If your answer is an emphatic ‘NO’, are you commonly angry, resentful, feeling let down and frustrated with people or humanity in general?
In her book Rising Strong: The Reckoning. The Rumble. The Revolution., Brene’ Brown, PhD, LMSW asked this question to research participants and found that about 50% will say “No, people are not doing the best they can,” and the other 50% will say “Yes”, but will caveat it with “I can’t be sure,” or “I know it’s naïve.” They then go on to indicate that giving people the benefit of the doubt actually makes their own lives better!
What?! If we perceive other people as doing the best they can given what they are capable of at any given moment in time it can change our lives for the better.
The research shows — Yes!
Changing the Lens
For that person in your life who gets under your skin, infuriates, frustrates and/or angers you, how does looking at them through the following lens change how you perceive them?
At this very moment, this is what this person is capable of. Whether or not this is true or not, the important thing is how I show up in the world. This is the best they can do with what they have right now. This is what they are capable of now.
Depending on each person’s own story and struggle, the best one can do is different for everyone.
Guiding principles in my own life and work
Here is an exert from my About Me page on our website…

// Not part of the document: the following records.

==> run a <==
==> flow/design.v <==
module vedic_2x2 (
    input  [1:0] a,
    input  [1:0] b,
    output [3:0] product
);
    wire [3:0] partial;
    wire c1, c2;
    assign partial[0] = a[0] & b[0];
    assign partial[1] = a[1] & b[0];
    assign partial[2] = a[0] & b[1];
    assign partial[3] = a[1] & b[1];
    assign product[0] = partial[0];
    assign {c1, product[1]} = partial[1] + partial[2];
    assign {c2, product[2]} = partial[3] + c1;
    assign product[3] = c2;
endmodule
module vedic_mult #(
    parameter WIDTH = 8
)(
    input  [WIDTH-1:0] a,
    input  [WIDTH-1:0] b,
    output [2*WIDTH-1:0] product
);
    generate
        if (WIDTH == 2) begin : base_case
            vedic_2x2 v2x2 (
                .a(a),
                .b(b),
                .product(product)
            );
        end else begin : recursive_case
            localparam HALF_WIDTH = WIDTH / 2;
            wire [WIDTH-1:0] q0, q1, q2, q3;
            wire [2*WIDTH-1:0] aligned_q0, aligned_q1, aligned_q2, aligned_q3;
            wire [2*WIDTH-1:0] temp1, temp2;
            vedic_mult #(HALF_WIDTH) m0 (
                .a(a[HALF_WIDTH-1:0]),
                .b(b[HALF_WIDTH-1:0]),
                .product(q0)
            );
            vedic_mult #(HALF_WIDTH) m1 (
                .a(a[WIDTH-1:HALF_WIDTH]),
                .b(b[HALF_WIDTH-1:0]),
                .product(q1)
            );
            vedic_mult #(HALF_WIDTH) m2 (
                .a(a[HALF_WIDTH-1:0]),
                .b(b[WIDTH-1:HALF_WIDTH]),
                .product(q2)
            );
            vedic_mult #(HALF_WIDTH) m3 (
                .a(a[WIDTH-1:HALF_WIDTH]),
                .b(b[WIDTH-1:HALF_WIDTH]),
                .product(q3)
            );
            assign aligned_q0 = {{WIDTH{1'b0}}, q0};
            assign aligned_q1 = {{HALF_WIDTH{1'b0}}, q1, {HALF_WIDTH{1'b0}}};
            assign aligned_q2 = {{HALF_WIDTH{1'b0}}, q2, {HALF_WIDTH{1'b0}}};
            assign aligned_q3 = {q3, {WIDTH{1'b0}}};
            assign temp1 = aligned_q0 + aligned_q1;
            assign temp2 = temp1 + aligned_q2;
            assign product = temp2 + aligned_q3;
        end
    endgenerate
endmodule
module sigmoid_activation #(
    parameter WIDTH = 16,
    parameter FRAC_BITS = 11
)(
    input  signed [WIDTH-1:0] x,
    output [WIDTH-1:0] y
);
    localparam signed [WIDTH-1:0] NEG_THRESHOLD = -(4 << FRAC_BITS);
    localparam signed [WIDTH-1:0] POS_THRESHOLD = (4 << FRAC_BITS);
    localparam [WIDTH-1:0] ZERO_VAL = {WIDTH{1'b0}};
    localparam [WIDTH-1:0] HALF_VAL = (1 << (WIDTH-1));
    localparam [WIDTH-1:0] ONE_VAL  = {WIDTH{1'b1}};
    reg [WIDTH-1:0] y_reg;
    always @(*) begin
        if ($signed(x) < NEG_THRESHOLD)
            y_reg = ZERO_VAL;
        else if ($signed(x) > POS_THRESHOLD)
            y_reg = ONE_VAL;
        else
            y_reg = HALF_VAL + {{3{x[WIDTH-1]}}, x[WIDTH-1:3]};
    end
    assign y = y_reg;
endmodule
module mac_unit #(
    parameter DATA_WIDTH = 8,
    parameter ACCUM_WIDTH = 32,
    parameter OUTPUT_WIDTH = 16,
    parameter USE_SQRT_CSLA = 1,
    parameter ENABLE_ACTIVATION = 1,
    parameter FRAC_BITS = 11
)(
    input  clk,
    input  rst_n,
    input  enable,
    input  clear_acc,
    input  [DATA_WIDTH-1:0] input_data,
    input  [DATA_WIDTH-1:0] weight,
    output [OUTPUT_WIDTH-1:0] mac_out,
    output [OUTPUT_WIDTH-1:0] activated_out,
    output valid,
    output overflow
);
    localparam MULT_WIDTH = 2 * DATA_WIDTH;
    wire [MULT_WIDTH-1:0] mult_result;
    reg [ACCUM_WIDTH-1:0] accumulator;
    reg [ACCUM_WIDTH-1:0] next_acc;
    wire [ACCUM_WIDTH:0] acc_sum;
    reg overflow_reg;
    reg valid_reg;
    vedic_mult #(
        .WIDTH(DATA_WIDTH)
    ) multiplier (
        .a(input_data),
        .b(weight),
        .product(mult_result)
    );
    assign acc_sum = {1'b0, accumulator} + {{(ACCUM_WIDTH-MULT_WIDTH+1){1'b0}}, mult_result};
    always @(*) begin
        if (enable) begin
            if (clear_acc) begin
                next_acc = {{(ACCUM_WIDTH-MULT_WIDTH){1'b0}}, mult_result};
            end else begin
                next_acc = acc_sum[ACCUM_WIDTH-1:0];
            end
        end else if (clear_acc) begin
            next_acc = {ACCUM_WIDTH{1'b0}};
        end else begin
            next_acc = accumulator;
        end
    end
    always @(posedge clk or negedge rst_n) begin
        if (!rst_n)
            accumulator <= {ACCUM_WIDTH{1'b0}};
        else
            accumulator <= next_acc;
    end
    always @(posedge clk or negedge rst_n) begin
        if (!rst_n)
            overflow_reg <= 1'b0;
        else if (clear_acc)
            overflow_reg <= 1'b0;
        else if (enable && acc_sum[ACCUM_WIDTH])
            overflow_reg <= 1'b1;
    end
    assign overflow = overflow_reg;
    assign mac_out = accumulator[OUTPUT_WIDTH-1:0];
    generate
        if (ENABLE_ACTIVATION) begin : gen_activation
            sigmoid_activation #(
                .WIDTH(OUTPUT_WIDTH),
                .FRAC_BITS(FRAC_BITS)
            ) activation (
                .x(mac_out),
                .y(activated_out)
            );
        end else begin : no_activation
            assign activated_out = mac_out;
        end
    endgenerate
    always @(posedge clk or negedge rst_n) begin
        if (!rst_n)
            valid_reg <= 1'b0;
        else
            valid_reg <= enable;
    end
    assign valid = valid_reg;
endmodule
module mac_array #(
    parameter NUM_CHANNELS = 4,
    parameter DATA_WIDTH = 8,
    parameter ACCUM_WIDTH = 32,
    parameter OUTPUT_WIDTH = 16
)(
    input  clk,
    input  rst_n,
    input  [NUM_CHANNELS-1:0] enable,
    input  [NUM_CHANNELS-1:0] clear_acc,
    input  [DATA_WIDTH*NUM_CHANNELS-1:0] input_data,
    input  [DATA_WIDTH*NUM_CHANNELS-1:0] weight,
    output [OUTPUT_WIDTH*NUM_CHANNELS-1:0] mac_out,
    output [OUTPUT_WIDTH*NUM_CHANNELS-1:0] activated_out,
    output [NUM_CHANNELS-1:0] valid,
    output [NUM_CHANNELS-1:0] overflow
);
    genvar i;
    generate
        for (i = 0; i < NUM_CHANNELS; i = i + 1) begin : mac_channels
            mac_unit #(
                .DATA_WIDTH(DATA_WIDTH),
                .ACCUM_WIDTH(ACCUM_WIDTH),
                .OUTPUT_WIDTH(OUTPUT_WIDTH)
            ) mac_inst (
                .clk(clk),
                .rst_n(rst_n),
                .enable(enable[i]),
                .clear_acc(clear_acc[i]),
                .input_data(input_data[DATA_WIDTH*(i+1)-1:DATA_WIDTH*i]),
                .weight(weight[DATA_WIDTH*(i+1)-1:DATA_WIDTH*i]),
                .mac_out(mac_out[OUTPUT_WIDTH*(i+1)-1:OUTPUT_WIDTH*i]),
                .activated_out(activated_out[OUTPUT_WIDTH*(i+1)-1:OUTPUT_WIDTH*i]),
                .valid(valid[i]),
                .overflow(overflow[i])
            );
        end
    endgenerate
endmodule
==> flow/run.sh <==
#!/bin/bash
# the make line also repeats each setting of config.mk as NAME=value (left out here)
make -C /OpenROAD-flow-scripts/flow DESIGN_CONFIG=/design/flow/config.mk WORK_HOME=/design/flow/orfs CLKGATE_MAP_FILE= finish
==> flow/config.mk <==
export PLATFORM = sky130hd
export DESIGN_NAME = mac_array
export DESIGN_NICKNAME = mac_array
export VERILOG_FILES = /design/flow/design.v
export SDC_FILE = /design/flow/constraint.sdc
export NUM_CORES = 4
export LEC_CHECK = 0
export CAP_MARGIN = 20
export CORE_MARGIN = 2
export CORE_UTILIZATION = 70
export CTS_CLUSTER_SIZE = 45
export MAX_ROUTING_LAYER = met4
export PLACE_DENSITY = 0.64
export SLEW_MARGIN = 20
export TNS_END_PERCENT = 5
==> flow/constraint.sdc <==
create_clock -name core_clock -period 7.07 [get_ports {clk}]
set_input_delay 1.4140 -clock core_clock [delete_from_list [all_inputs] [get_ports {clk}]]
set_output_delay 1.4140 -clock core_clock [all_outputs]
set_load 0.01 [all_outputs]
==> run b (differences from run a) <==
CORE_ASPECT_RATIO = 0.5   (was default)
CORE_UTILIZATION = 72   (was 70)
CTS_CLUSTER_DIAMETER = 329   (was default)
CTS_CLUSTER_SIZE = 99   (was 45)
MAX_ROUTING_LAYER = default   (was met4)
PLACE_DENSITY = default   (was 0.64)
SETUP_SLACK_MARGIN = -0.44   (was default)
TNS_END_PERCENT = default   (was 5)
==> flow/constraint.sdc (replaced) <==
create_clock -name core_clock -period 4.52 [get_ports {clk}]
set_input_delay 0.9040 -clock core_clock [delete_from_list [all_inputs] [get_ports {clk}]]
set_output_delay 0.9040 -clock core_clock [all_outputs]
set_load 0.01 [all_outputs]
==> run c (differences from run a) <==
CORE_UTILIZATION = 58   (was 70)
CTS_CLUSTER_SIZE = default   (was 45)
MAX_ROUTING_LAYER = default   (was met4)
PLACE_DENSITY = default   (was 0.64)
TNS_END_PERCENT = default   (was 5)
==> flow/constraint.sdc (replaced) <==
create_clock -name core_clock -period 5.59 [get_ports {clk}]
set_input_delay 1.1180 -clock core_clock [delete_from_list [all_inputs] [get_ports {clk}]]
set_output_delay 1.1180 -clock core_clock [all_outputs]
set_load 0.01 [all_outputs]
==> results <==
| metric | run c | run b | run a |
|---|---|---|---|
| Most common cell in the netlist | ha_1 | ha_1 | ha_1 |
| Clock H-tree levels | 4 | - | 4 |
| Floorplan die area | 38300 sq um | 31080 sq um | 31860 sq um |
| Clock Sinks | 136 | - | 136 |
| Bufs on Longest Clock Path | 2 | - | 2 |
| Global placer's final weighted congestion | 0.9090 | 0.9543 | 0.9309 |
| Cell type with the largest total area after synthesis | ha_1 | ha_1 | ha_1 |
| Root Buffer Master | clkbuf_16 | - | clkbuf_16 |
| Number of CTS-inserted buffers | 17 | - | 17 |
| And+or+nand+nor area frac | 0.1927 | 0.1927 | 0.1927 |
| Total cell area at the placement stage | 27130 sq um | 27230 sq um | 25780 sq um |
| Height of the die | 195.7 um | 125.7 um | 178.5 um |
| Die X-Extent | 195.7 um | 247.3 um | 178.5 um |
| Mux cell area share | 0.02213 | 0.02213 | 0.02213 |
| Hold Buf Count CTS | 0 | - | 0 |
| Worst setup timing slack at the placement stage | -2.451 ns | -3.441 ns | -1.466 ns |
| Placed Cells incl. Taps | 3438 | 3383 | 3324 |
| Count of cells resized by post-cts repair | 436 | - | 223 |
| Number of core rows | 70 | 44 | 63 |
| Count of buffers added by post-CTS timing repair for setup | 88 | - | 16 |
| Count of boundary I/O pins | 210 | 210 | 210 |
| Outcome | failed layout checks | stopped before the end | stopped before the end |
| Stage where the flow stopped | - | 4_1_cts | 5_1_grt |
| Violated checks | setup timing | - | - |
| Core area | 36430 sq um | 29070 sq um | 29800 sq um |
| Share of the core filled by cells before placement | 0.5851 | 0.7333 | 0.7154 |
| Half-perimeter wire length of the detailed placement result | 45890 um | 57130 um | 45650 um |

Being in private practice as a therapist for the last 13 years has been a rewarding endeavor. I feel passionate about what I do. I tend to think the best of others, and have an intuitive understanding that as human beings we are all trying to do the best we can. It is an honor and a pleasure to get to spend my career working with others who have the courage to explore themselves on a deeper level, opening up, telling their unique stories, laughing, crying, and working through, and beyond their suffering. I love being a part of something so positive.
By seeing my clients through this lens “as human beings we are all trying to do the best we can”- it helps me to see the best in others, to be compassionate, to stay out of judgement and to be able to sit with people where they are at with patience and empathy.

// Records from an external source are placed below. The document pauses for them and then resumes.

==> exp/cedar <==
==> flow/design.v (excerpt) <==
module top_coldstorage(
  input         clk,           
  input         rst_n,         
  output        led_fan,       
  output        led_hum,       
  input         sda_lcd_in,
  output        sda_lcd_oe,
  output        scl_lcd,
  input         rx,
  output        tx
);
  wire clk_1MHz = clk;
  wire [127:0] lcd_row1, lcd_row2;
  wire lcd_en, lcd_done;
  wire [7:0] temperature, humidity;
  wire dht_en, dht_data_ready;
  wire [7:0] chr_cmd, chr_val0, chr_val1;
  wire rx_msg_done, en_tx, tx_msg_done;
  logic_controller logic_controller_inst(
    .clk(clk_1MHz),
    .rst_n(rst_n),
    .temperature(temperature),
    .humidity(humidity),
    .dht_en(dht_en),
    .dht_data_ready(dht_data_ready),
    .chr_cmd(chr_cmd),
    .chr_val0(chr_val0),
    .chr_val1(chr_val1),
    .en_tx(en_tx),
    .rx_msg_done(rx_msg_done),
    .tx_msg_done(tx_msg_done),
    .lcd_en(lcd_en),
    .lcd_done(lcd_done),
    .lcd_row1(lcd_row1),
    .lcd_row2(lcd_row2),
    .led_fan(led_fan),
    .led_hum(led_hum)
  );
  dht11_reader dht11_reader_inst(
    .clk(clk_1MHz),
    .rst_n(rst_n),
    .en(dht_en),
    .temperature(temperature),
    .humidity(humidity),
    .data_ready(dht_data_ready)
  );
  uart_string uart_string_inst(
    .clk_1Mhz(clk_1MHz),
  ...
clock: 3.25 ns
lec_check: 0
abc_area: 1
cap_margin: 20
cell_pad_in_sites_global_placement: 1
core_margin: 9
core_utilization: 40
cts_cluster_diameter: 190
gpl_timing_driven: 0
slew_margin: 5
tns_end_percent: 65
run.sh (not shown) runs the stock make flow with config.mk's settings and CLKGATE_MAP_FILE=.
==> exp/maple: changes against exp/cedar <==
==> flow/config.mk (replaced) <==
export PLATFORM = sky130hd
export DESIGN_NAME = top_coldstorage
export DESIGN_NICKNAME = top_coldstorage
export VERILOG_FILES = /design/flow/design.v
export SDC_FILE = /design/flow/constraint.sdc
export NUM_CORES = 4
export LEC_CHECK = 0
export CAP_MARGIN = 20
export CORE_MARGIN = 2
export CORE_UTILIZATION = 40
export SLEW_MARGIN = 20
==> flow/constraint.sdc (replaced) <==
create_clock -name core_clock -period 10.0 [get_ports {clk}]
set_input_delay 2.0000 -clock core_clock [delete_from_list [all_inputs] [get_ports {clk}]]
set_output_delay 2.0000 -clock core_clock [all_outputs]
set_load 0.01 [all_outputs]
==> exp/ember: changes against exp/cedar <==
==> flow/config.mk (replaced) <==
export PLATFORM = sky130hd
export DESIGN_NAME = top_coldstorage
export DESIGN_NICKNAME = top_coldstorage
export VERILOG_FILES = /design/flow/design.v
export SDC_FILE = /design/flow/constraint.sdc
export NUM_CORES = 4
export LEC_CHECK = 0
export ABC_AREA = 1
export CAP_MARGIN = 20
export CORE_MARGIN = 2
export CORE_UTILIZATION = 72
export CTS_CLUSTER_DIAMETER = 29
export PLACE_DENSITY = 0.35
export SETUP_SLACK_MARGIN = 1.25
export SLEW_MARGIN = 20
==> flow/constraint.sdc (replaced) <==
create_clock -name core_clock -period 4.15 [get_ports {clk}]
set_input_delay 0.8300 -clock core_clock [delete_from_list [all_inputs] [get_ports {clk}]]
set_output_delay 0.8300 -clock core_clock [all_outputs]
set_load 0.01 [all_outputs]
==> notes <==
exp/ember failed in global routing, error GRT-0232. exp/cedar produced a layout that fails on setup timing. exp/maple completed with no timing, DRC or antenna violations.
In exp/cedar the first-iteration DRC count is smaller than in exp/maple, by 12%.
Against exp/ember, the synthesized area of exp/maple is higher by about 1%.
The highest die area belongs to exp/cedar, the lowest to exp/ember.
Of exp/cedar and exp/maple, exp/cedar has the higher non-clock buffer count (gap 124).
Against exp/maple, the design area of exp/cedar is larger by about 7%.
Against exp/maple, the clock skew of exp/cedar is higher by 0.0075 ns.
==> figures <==
| metric | exp/ember | exp/cedar | exp/maple |
|---|---|---|---|
| Outcome | stopped before the end | complete, but fails checks | finished clean |
| Last stage reached | global routing | - | - |
| Reasons for failing layout checks | - | setup timing | - |
| Combinational gate area | - | 12,280 um2 | 12,770 um2 |
| Growth of design area from synthesis to finish | - | 19.44% | 10.22% |
| Standard-cell rows | 70 | 94 | 95 |
| Type of element launching the critical path | - | flip-flop | flip-flop |
| Placeable Area | 36,790 um2 | 66,330 um2 | 67,280 um2 |
| CTS tree | - | yes | yes |
| Peak ir drop on the vdd network | - | 0.4976 mV | 0.1209 mV |
| Highest cell delay on the worst timing path | - | 0.53 ns | 0.68 ns |
| Multiplexer share of the synthesized area | 0.001205 | 0.001205 | 0.01340 |
| Syn nets | 3,307 | 3,307 | 3,002 |
| OpenROAD warning count | - | 67 | 56 |
| Instance area after placement | 27,900 um2 | 28,470 um2 | 28,060 um2 |

==> ember <==
top_coldstorage again, from the RTL that the note above started with.
make LEC_CHECK=0 CAP_MARGIN=20 CORE_MARGIN=2 CORE_UTILIZATION=72 CTS_CLUSTER_DIAMETER=26 PLACE_DENSITY=0.35 SETUP_SLACK_MARGIN=1.09 SLEW_MARGIN=20 finish   # period 4.44 ns
==> inputs of delta, as changes to ember <==
- ABC_AREA: not set -> 1
- CELL_PAD_IN_SITES_DETAIL_PLACEMENT: not set -> 1
- CORE_UTILIZATION: 72 -> 40
- CTS_CLUSTER_DIAMETER: 26 -> not set
- PLACE_DENSITY: 0.35 -> not set
- SETUP_SLACK_MARGIN: 1.09 -> 1.47
- SLEW_MARGIN: 20 -> 30
==> flow/constraint.sdc (replaced) <==
create_clock -name core_clock -period 10.0 [get_ports {clk}]
set_input_delay 2.0000 -clock core_clock [delete_from_list [all_inputs] [get_ports {clk}]]
set_output_delay 2.0000 -clock core_clock [all_outputs]
set_load 0.01 [all_outputs]
==> comparison <==
Between ember and delta, the lower combinational power is in ember (gap 21%, measured against delta). In delta the global-route usage is lower than in ember, by 21 points. In ember the sequential power is larger than in delta, by 110%. Of ember and delta, ember has the higher clock skew (gap 0.034 ns). In ember the critical path depth is higher than in delta, by 1.

==> trial 91 <==
Starting RTL as in the previous note.
clock: 4.16 ns
lec_check: 0
abc_area: 1
cap_margin: 20
core_aspect_ratio: 0.73
core_margin: 2
core_utilization: 68
cts_cluster_diameter: 216
gpl_routability_driven: 0
gpl_timing_driven: 1
place_density: 0.57
setup_slack_margin: 1.06
slew_margin: 20
==> trial 93 (differences from trial 91) <==
==> flow/config.mk (replaced) <==
export PLATFORM = sky130hd
export DESIGN_NAME = top_coldstorage
export DESIGN_NICKNAME = top_coldstorage
export VERILOG_FILES = /design/flow/design.v
export SDC_FILE = /design/flow/constraint.sdc
export NUM_CORES = 4
export LEC_CHECK = 0
export ABC_AREA = 1
export CAP_MARGIN = 20
export CORE_ASPECT_RATIO = 0.91
export CORE_MARGIN = 2
export CORE_UTILIZATION = 72
export CTS_CLUSTER_DIAMETER = 216
export GPL_ROUTABILITY_DRIVEN = 1
export GPL_TIMING_DRIVEN = 1
export HOLD_SLACK_MARGIN = 0.29
export PLACE_DENSITY = 0.35
export SETUP_SLACK_MARGIN = -0.22
export SLEW_MARGIN = 20
==> flow/constraint.sdc (replaced) <==
create_clock -name core_clock -period 3.66 [get_ports {clk}]
set_input_delay 0.7320 -clock core_clock [delete_from_list [all_inputs] [get_ports {clk}]]
set_output_delay 0.7320 -clock core_clock [all_outputs]
set_load 0.01 [all_outputs]
==> comparison <==
Trial 91 completed without violations. Trial 93 finished with setup timing left. Maximum frequency: trial 93 is smaller than trial 91 (about 3.3%). Of trial 91 and trial 93, trial 91 has the higher design area (gap 5.8%, measured against trial 93). Of trial 91 and trial 93, trial 91 has the higher non-clock buffer count (gap 88). Worst hold slack: trial 93 is higher than trial 91 (0.30 ns). Against trial 91, the core utilization of trial 93 is higher by 0.45 points.
==> figures <==
Layout-to-synthesis area ratio: trial 91 1.1800x; trial 93 1.1149x
Final WL: trial 91 72.59 mm; trial 93 68.63 mm
Register-to-register setup slack: trial 91 0.23 ns; trial 93 -0.41 ns
Outcome: trial 91 finished clean; trial 93 failed layout checks
Violated checks: trial 91 -; trial 93 setup timing
Pint: trial 91 0.008981 W; trial 93 0.01002 W
Number of detailed-routing iterations run before antenna repair: trial 91 17; trial 93 6
Number of nets in the final layout: trial 91 3,468; trial 93 3,385
Area of the placeable core: trial 91 0.03925 sq mm; trial 93 0.03689 sq mm
Clock network fraction of total power: trial 91 39.6%; trial 93 39.1%
Worst Hold Class: trial 91 primary input to asynchronous set/reset pin; trial 93 register to register
Ratio of final minimum period to clock period: trial 91 94.54%; trial 93 111.1%
Max Fclk: trial 91 0.2543 GHz; trial 93 0.2460 GHz
No activity file was given, so power comes from the tool's default toggle rates.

In my personal life, this guiding principle has allowed me to recognize the importance of my own boundaries and need for boundaries in relationships. It has helped me to strengthen relationships. Showing integrity for myself, giving people the benefit of the doubt, all the while maintaining boundaries, has kept me out of anger and resentment.
For me, showing integrity, compassion, and boundaries has also meant letting go of an emotionally unhealthy family relationship without hate, anger, or disdain. Compassion and boundaries can’t be mutually exclusive. I share this because empathy and compassion is not at all costs. Standing up with integrity, compassion and boundaries sometimes means the healthiest thing to do is to let someone go.
Compassion and Boundaries Are Not Mutually Exclusive
Brene’ Brown, PhD, LMSW says, “What boundaries do I need to put in place so I can work from a place of integrity and extend the most generous interpretations of the intentions, words and actions of this person?”